THE AGE OF MALAISE (203 pp.]—Docia Maraini—Grove ($3.95).
Adult amazement at the wayward bussing and bedding of today’s youth is worldwide. But it expresses itself differently in different regions. In the U.S., a land flowing with milk and sociology, it has induced oleaginous teenage columns. In Europe, where literature is still thought to have a lingering relevance to life, it has resulted in a whole writing genre, as often as not penned by the troubled and troubling young themselves.
France’s Françoise Sagan is the most famous example: at 18, she coolly chronicled how a girl grows up by driving her prospective stepmother to suicide (Bonjour Tristesse). In Le Rempart des Beguines, Belgium’s Franchise Mallet-Joris, at 20, documented a listless daughter’s love affair with her father’s mistress. The trend may have reached a climax with The Age of Malaise, a novel about a teenage girl in Rome written by Dacia Maraini, 25. Awarded the $10,000 Formentor publishers’ prize for some reason not decipherable in the book itself, the novel has now been released simultaneously by 13 publishers in 13 countries.
Everything happens to Enrica. The man she loves is a perennial student who had his way with her three years before, when she was only 14. He calls her to his room from time to time, but only to gobble her up like a biscuit Tortoni and turn back to his books. A love-struck lad from her typing class enjoys her in a muddy construction shack. A rich lawyer picks her up with his big car one night and performs titillating lathery rites with her in his fancy bathroom. Her mother dies of lung cancer.
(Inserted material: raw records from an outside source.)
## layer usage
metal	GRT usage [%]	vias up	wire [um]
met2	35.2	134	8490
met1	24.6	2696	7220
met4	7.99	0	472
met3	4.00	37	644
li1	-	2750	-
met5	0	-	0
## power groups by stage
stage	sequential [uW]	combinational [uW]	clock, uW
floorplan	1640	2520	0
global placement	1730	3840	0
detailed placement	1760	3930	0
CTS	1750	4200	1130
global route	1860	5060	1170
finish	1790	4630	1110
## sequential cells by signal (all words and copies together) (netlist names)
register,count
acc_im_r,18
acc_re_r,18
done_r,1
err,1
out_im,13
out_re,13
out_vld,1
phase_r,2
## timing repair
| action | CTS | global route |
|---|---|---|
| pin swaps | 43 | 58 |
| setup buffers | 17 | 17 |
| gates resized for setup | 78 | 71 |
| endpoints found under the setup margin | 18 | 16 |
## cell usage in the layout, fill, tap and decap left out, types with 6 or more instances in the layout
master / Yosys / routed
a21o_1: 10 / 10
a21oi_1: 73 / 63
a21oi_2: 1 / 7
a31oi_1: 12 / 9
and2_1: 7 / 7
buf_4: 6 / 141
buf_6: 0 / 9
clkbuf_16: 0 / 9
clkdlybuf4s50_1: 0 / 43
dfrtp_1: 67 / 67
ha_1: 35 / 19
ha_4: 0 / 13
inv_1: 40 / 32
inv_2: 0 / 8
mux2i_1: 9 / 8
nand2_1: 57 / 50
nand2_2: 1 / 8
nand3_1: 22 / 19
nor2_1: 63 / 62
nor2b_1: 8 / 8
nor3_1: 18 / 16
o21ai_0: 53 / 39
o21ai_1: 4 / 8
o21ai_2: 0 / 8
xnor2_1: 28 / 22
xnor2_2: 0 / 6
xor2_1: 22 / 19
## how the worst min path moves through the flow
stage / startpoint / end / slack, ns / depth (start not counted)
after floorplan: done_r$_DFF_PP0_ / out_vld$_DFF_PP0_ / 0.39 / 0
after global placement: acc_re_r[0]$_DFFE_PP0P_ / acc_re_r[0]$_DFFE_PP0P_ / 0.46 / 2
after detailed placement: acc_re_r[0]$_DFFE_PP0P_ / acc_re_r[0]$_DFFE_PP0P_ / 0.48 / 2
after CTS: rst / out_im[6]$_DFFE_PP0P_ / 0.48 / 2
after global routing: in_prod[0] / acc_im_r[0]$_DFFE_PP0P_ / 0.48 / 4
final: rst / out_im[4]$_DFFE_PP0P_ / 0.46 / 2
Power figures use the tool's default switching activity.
<file path="src/rtl/pe_noc_interface.sv">
// Network interface between a PE and a mesh router's in_pe/out_pe ports (4-phase bundled data).
// Optional ejection address filter and drop counter are enabled with `define NI_ADDR_CHECK_EN.
module pe_noc_interface #(
    parameter int ADDR_X = 1,
    parameter int ADDR_Y = 1,
    parameter int DEPTH  = 4
) (
    input  logic        clk,
    input  logic        rst_n,
    input  logic        pe_tx_valid,
    output logic        pe_tx_ready,
    input  logic [3:0]  pe_tx_dest,
    input  logic [23:0] pe_tx_data,
    output logic        inj_req,
    output logic [32:0] inj_data,
    input  logic        inj_ack,
    input  logic        ej_req,
    input  logic [32:0] ej_data,
    output logic        ej_ack,
    output logic        pe_rx_valid,
    input  logic        pe_rx_ready,
    output logic [3:0]  pe_rx_src,
    output logic [23:0] pe_rx_data,
    output logic [7:0]  drop_cnt
);

    localparam int AW = (DEPTH > 1) ? $clog2(DEPTH) : 1;
    localparam int CW = AW + 1;
    localparam logic [3:0]    SELF_ADDR = {2'(ADDR_X), 2'(ADDR_Y)};
    localparam logic [CW-1:0] FULL_CNT  = CW'(DEPTH);

    typedef enum logic [1:0] {
        INJ_IDLE = 2'd0,
        INJ_LOAD = 2'd1,
        INJ_REQ  = 2'd2,
        INJ_RET  = 2'd3
    } inj_state_t;

    typedef enum logic {
        EJ_WAIT = 1'b0,
        EJ_ACK  = 1'b1
    } ej_state_t;

    logic [32:0]   fifo_mem_r [DEPTH];
    logic [AW-1:0] wr_ptr_r;
    logic [AW-1:0] rd_ptr_r;
    logic [CW-1:0] count_r;
    logic          push_s;
    logic          pop_s;

    logic [1:0]    ack_sync_r;
    logic [1:0]    req_sync_r;
    logic          ack_s;
    logic          req_s;

    inj_state_t    inj_state_r;
    inj_state_t    inj_next_s;
    logic          inj_req_r;
    logic [32:0]   inj_data_r;

    ej_state_t     ej_state_r;
    ej_state_t     ej_next_s;
    logic          ej_ack_r;
    logic          capture_s;
    logic          accept_s;
    logic          rx_valid_r;
    logic [3:0]    rx_src_r;
    logic [23:0]   rx_data_r;

    // No full-bypass: readiness depends on occupancy only, never on a same-cycle pop.
    assign pe_tx_ready = (count_r != FULL_CNT);
    assign push_s      = pe_tx_valid & pe_tx_ready;

    // FIFO storage; packets are assembled here so the injection side just copies an entry
    always_ff @(posedge clk) begin
        if (push_s) begin
            fifo_mem_r[wr_ptr_r] <= {1'b1, pe_tx_dest, SELF_ADDR, pe_tx_data};
        end
    end

    // FIFO pointers and occupancy
    always_ff @(posedge clk or negedge rst_n) begin
        if (!rst_n) begin
            wr_ptr_r <= {AW{1'b0}};
            rd_ptr_r <= {AW{1'b0}};
            count_r  <= {CW{1'b0}};
        end else begin
            if (push_s) begin
                wr_ptr_r <= wr_ptr_r + AW'(1);
            end
            if (pop_s) begin
                rd_ptr_r <= rd_ptr_r + AW'(1);
            end
            case ({push_s, pop_s})
                2'b10:   count_r <= count_r + CW'(1);
                2'b01:   count_r <= count_r - CW'(1);
                default: count_r <= count_r;
            endcase
        end
    end

    // Two-flop synchronizers for the router-side handshake inputs
    always_ff @(posedge clk or negedge rst_n) begin
        if (!rst_n) begin
            ack_sync_r <= 2'b00;
            req_sync_r <= 2'b00;
        end else begin
            ack_sync_r <= {ack_sync_r[0], inj_ack};
            req_sync_r <= {req_sync_r[0], ej_req};
        end
    end

    assign ack_s = ack_sync_r[1];
    assign req_s = req_sync_r[1];

    // Injection FSM next-state and pop decision
    always_comb begin
        inj_next_s = inj_state_r;
        pop_s      = 1'b0;
        case (inj_state_r)
            INJ_IDLE: begin
                if (count_r != {CW{1'b0}}) begin
                    pop_s      = 1'b1;
                    inj_next_s = INJ_LOAD;
                end else begin
                    inj_next_s = INJ_IDLE;
                end
            end
            INJ_LOAD: inj_next_s = INJ_REQ;
            INJ_REQ: begin
                if (ack_s) begin
                    inj_next_s = INJ_RET;
                end else begin
                    inj_next_s = INJ_REQ;
                end
            end
            INJ_RET: begin
                if (!ack_s) begin
                    inj_next_s = INJ_IDLE;
                end else begin
                    inj_next_s = INJ_RET;
                end
            end
            default: inj_next_s = INJ_IDLE;
        endcase
    end

    // Injection state, registered request and bundled data (held until the next pop)
    always_ff @(posedge clk or negedge rst_n) begin
        if (!rst_n) begin
            inj_state_r <= INJ_IDLE;
            inj_req_r   <= 1'b0;
            inj_data_r  <= 33'd0;
        end else begin
            inj_state_r <= inj_next_s;
            inj_req_r   <= (inj_next_s == INJ_REQ);
            if (pop_s) begin
                inj_data_r <= fifo_mem_r[rd_ptr_r];
            end
        end
    end

    assign inj_req  = inj_req_r;
    assign inj_data = inj_data_r;

`ifdef NI_ADDR_CHECK_EN
    assign accept_s = ej_data[32] && (ej_data[31:28] == SELF_ADDR);
`else
    logic unused_hdr_s;
    assign accept_s     = 1'b1;
    assign unused_hdr_s = ^ej_data[32:28];
`endif

    // Ejection FSM: a pending request waits while the holding register is occupied
    always_comb begin
        ej_next_s = ej_state_r;
        capture_s = 1'b0;
        case (ej_state_r)
            EJ_WAIT: begin
                if (req_s && !rx_valid_r) begin
                    capture_s = 1'b1;
                    ej_next_s = EJ_ACK;
                end else begin
                    ej_next_s = EJ_WAIT;
                end
            end
            EJ_ACK: begin
                if (!req_s) begin
                    ej_next_s = EJ_WAIT;
                end else begin
                    ej_next_s = EJ_ACK;
                end
            end
            default: ej_next_s = EJ_WAIT;
        endcase
    end

    // Ejection state, acknowledge and PE-side holding register
    always_ff @(posedge clk or negedge rst_n) begin
        if (!rst_n) begin
            ej_state_r <= EJ_WAIT;
            ej_ack_r   <= 1'b0;
            rx_valid_r <= 1'b0;
            rx_src_r   <= 4'd0;
            rx_data_r  <= 24'd0;
        end else begin
            ej_state_r <= ej_next_s;
            ej_ack_r   <= (ej_next_s == EJ_ACK);
            if (capture_s && accept_s) begin
                rx_valid_r <= 1'b1;
                rx_src_r   <= ej_data[27:24];
                rx_data_r  <= ej_data[23:0];
            end else if (rx_valid_r && pe_rx_ready) begin
                rx_valid_r <= 1'b0;
            end
        end
    end

    assign ej_ack      = ej_ack_r;
    assign pe_rx_valid = rx_valid_r;
    assign pe_rx_src   = rx_src_r;
    assign pe_rx_data  = rx_data_r;

`ifdef NI_ADDR_CHECK_EN
    logic [7:0] drop_cnt_r;

    // Saturating count of packets acknowledged but rejected by the filter
    always_ff @(posedge clk or negedge rst_n) begin
        if (!rst_n) begin
            drop_cnt_r <= 8'd0;
        end else if (capture_s && !accept_s && (drop_cnt_r != 8'hFF)) begin
            drop_cnt_r <= drop_cnt_r + 8'd1;
        end
    end

    assign drop_cnt = drop_cnt_r;
`else
    assign drop_cnt = 8'd0;
`endif

endmodule

</file>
Her father, who spends his time designing unsalably ornate bird cages, loses their apartment, and Enrica has an abortion.
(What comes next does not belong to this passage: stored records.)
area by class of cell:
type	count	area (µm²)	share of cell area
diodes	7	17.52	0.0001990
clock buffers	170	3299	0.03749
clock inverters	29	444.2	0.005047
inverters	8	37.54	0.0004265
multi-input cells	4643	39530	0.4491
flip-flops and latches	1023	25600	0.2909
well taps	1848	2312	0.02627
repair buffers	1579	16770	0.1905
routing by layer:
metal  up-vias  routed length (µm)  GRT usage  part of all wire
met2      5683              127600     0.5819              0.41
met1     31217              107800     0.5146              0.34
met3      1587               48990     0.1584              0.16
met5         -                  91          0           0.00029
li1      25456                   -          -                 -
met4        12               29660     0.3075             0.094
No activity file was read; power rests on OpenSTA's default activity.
$ cat src/rtl/vga_timing_gen.sv
// Parametrised video timing generator: h/v counters, sync/active/blank decode, delayed aligned outputs, frame counter.
// Outputs show the counter state from 1+PIPE_DLY enabled cycles earlier; everything holds while pix_en_i is low.
module vga_timing_gen #(
    parameter int H_ACTIVE  = 640,
    parameter int H_FP      = 16,
    parameter int H_SYNC    = 96,
    parameter int H_BP      = 48,
    parameter int V_ACTIVE  = 480,
    parameter int V_FP      = 10,
    parameter int V_SYNC    = 2,
    parameter int V_BP      = 33,
    parameter int HS_POL    = 0,
    parameter int VS_POL    = 0,
    parameter int PIPE_DLY  = 0,
    parameter int FCNT_W    = 8,
    localparam int H_TOTAL  = H_ACTIVE + H_FP + H_SYNC + H_BP,
    localparam int V_TOTAL  = V_ACTIVE + V_FP + V_SYNC + V_BP,
    localparam int HW       = $clog2(H_TOTAL),
    localparam int VW       = $clog2(V_TOTAL)
) (
    input  logic              clk_i,
    input  logic              rst_i,
    input  logic              pix_en_i,
    output logic              hsync_o,
    output logic              vsync_o,
    output logic              active_o,
    output logic [HW-1:0]     x_o,
    output logic [VW-1:0]     y_o,
    output logic              line_start_o,
    output logic              frame_start_o,
    output logic              vblank_o,
    output logic [FCNT_W-1:0] frame_cnt_o
);
    localparam logic [HW-1:0] H_LAST = HW'(H_TOTAL - 1);
    localparam logic [HW-1:0] H_ACT  = HW'(H_ACTIVE);
    localparam logic [HW-1:0] HS_BEG = HW'(H_ACTIVE + H_FP);
    localparam logic [HW-1:0] HS_END = HW'(H_ACTIVE + H_FP + H_SYNC - 1);
    localparam logic [VW-1:0] V_LAST = VW'(V_TOTAL - 1);
    localparam logic [VW-1:0] V_ACT  = VW'(V_ACTIVE);
    localparam logic [VW-1:0] VS_BEG = VW'(V_ACTIVE + V_FP);
    localparam logic [VW-1:0] VS_END = VW'(V_ACTIVE + V_FP + V_SYNC - 1);
    localparam logic          HS_ON  = (HS_POL != 0);
    localparam logic          VS_ON  = (VS_POL != 0);

    typedef struct packed {
        logic          hs;
        logic          vs;
        logic          act;
        logic [HW-1:0] x;
        logic [VW-1:0] y;
        logic          ls;
        logic          fs;
        logic          vb;
    } stage_t;

    if (H_ACTIVE < 1 || H_FP < 1 || H_SYNC < 1 || H_BP < 1) begin : g_bad_h
        $error("vga_timing_gen: every horizontal timing parameter must be >= 1");
    end
    if (V_ACTIVE < 1 || V_FP < 1 || V_SYNC < 1 || V_BP < 1) begin : g_bad_v
        $error("vga_timing_gen: every vertical timing parameter must be >= 1");
    end
    if (PIPE_DLY < 0 || PIPE_DLY > 7) begin : g_bad_dly
        $error("vga_timing_gen: PIPE_DLY must be in 0..7");
    end
    if (H_TOTAL > (1 << HW) || V_TOTAL > (1 << VW)) begin : g_bad_w
        $error("vga_timing_gen: counter widths too small for totals");
    end

    logic [HW-1:0]     h_q, h_d;
    logic [VW-1:0]     v_q, v_d;
    logic [FCNT_W-1:0] fcnt_q, fcnt_d;
    logic              fire_q;
    stage_t            dec;
    stage_t            pipe_q [PIPE_DLY+1];
    stage_t            pipe_d [PIPE_DLY+1];

    always_comb begin
        h_d = h_q;
        v_d = v_q;
        if (pix_en_i) begin
            if (h_q == H_LAST) begin
                h_d = '0;
                v_d = (v_q == V_LAST) ? '0 : v_q + VW'(1);
            end else begin
                h_d = h_q + HW'(1);
            end
        end
    end

    always_comb begin
        dec     = '0;
        dec.x   = h_q;
        dec.y   = v_q;
        dec.hs  = (h_q >= HS_BEG) && (h_q <= HS_END);
        dec.vs  = (v_q >= VS_BEG) && (v_q <= VS_END);
        dec.act = (h_q < H_ACT) && (v_q < V_ACT);
        dec.vb  = (v_q >= V_ACT);
        dec.ls  = (h_q == '0);
        dec.fs  = (h_q == '0) && (v_q == '0);
    end

    // The frame counter steps on the edge that loads frame_start into the last stage.
    always_comb begin
        for (int i = 0; i <= PIPE_DLY; i++) pipe_d[i] = pipe_q[i];
        if (pix_en_i) begin
            pipe_d[0] = dec;
            for (int i = 1; i <= PIPE_DLY; i++) pipe_d[i] = pipe_q[i-1];
        end
        fcnt_d = fcnt_q;
        if (pix_en_i && pipe_d[PIPE_DLY].fs) fcnt_d = fcnt_q + FCNT_W'(1);
    end

    always_ff @(posedge clk_i) begin
        if (rst_i) begin
            h_q    <= '0;
            v_q    <= '0;
            fcnt_q <= '0;
            fire_q <= 1'b0;
            for (int i = 0; i <= PIPE_DLY; i++) pipe_q[i] <= '0;
        end else begin
            h_q    <= h_d;
            v_q    <= v_d;
            fcnt_q <= fcnt_d;
            fire_q <= pix_en_i;
            for (int i = 0; i <= PIPE_DLY; i++) pipe_q[i] <= pipe_d[i];
        end
    end

    // Pulses are held in the pipeline but only shown on the clk right after an enabled edge.
    assign hsync_o       = HS_ON ? pipe_q[PIPE_DLY].hs : ~pipe_q[PIPE_DLY].hs;
    assign vsync_o       = VS_ON ? pipe_q[PIPE_DLY].vs : ~pipe_q[PIPE_DLY].vs;
    assign active_o      = pipe_q[PIPE_DLY].act;
    assign x_o           = pipe_q[PIPE_DLY].x;
    assign y_o           = pipe_q[PIPE_DLY].y;
    assign vblank_o      = pipe_q[PIPE_DLY].vb;
    assign line_start_o  = pipe_q[PIPE_DLY].ls & fire_q;
    assign frame_start_o = pipe_q[PIPE_DLY].fs & fire_q;
    assign frame_cnt_o   = fcnt_q;
endmodule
Is this a portrait of youthful existence in Italy? It seems unlikely. As a case history, the trials of Enrica are both too relentless and too bizarre to be convincing—even though they are recounted with a grimly detailed, laconic realism that echoes the style of her mentor, Novelist Alberto Moravia.
The single achievement of this slight book is the girl’s character. A victim who refuses to act like one, a survivor who survives because she does not try to justify life, a pitiable figure untainted by self-pity, Enrica has a kind of stoic charm. Not for export to the U.S., of course. The sociologists would ply her with group therapy. In a few weeks she would be blaming Dad for rejecting her, and tearfully reciting her laments to peer-group pals whose lives can be blighted by a back-seat rebuff on a blind date.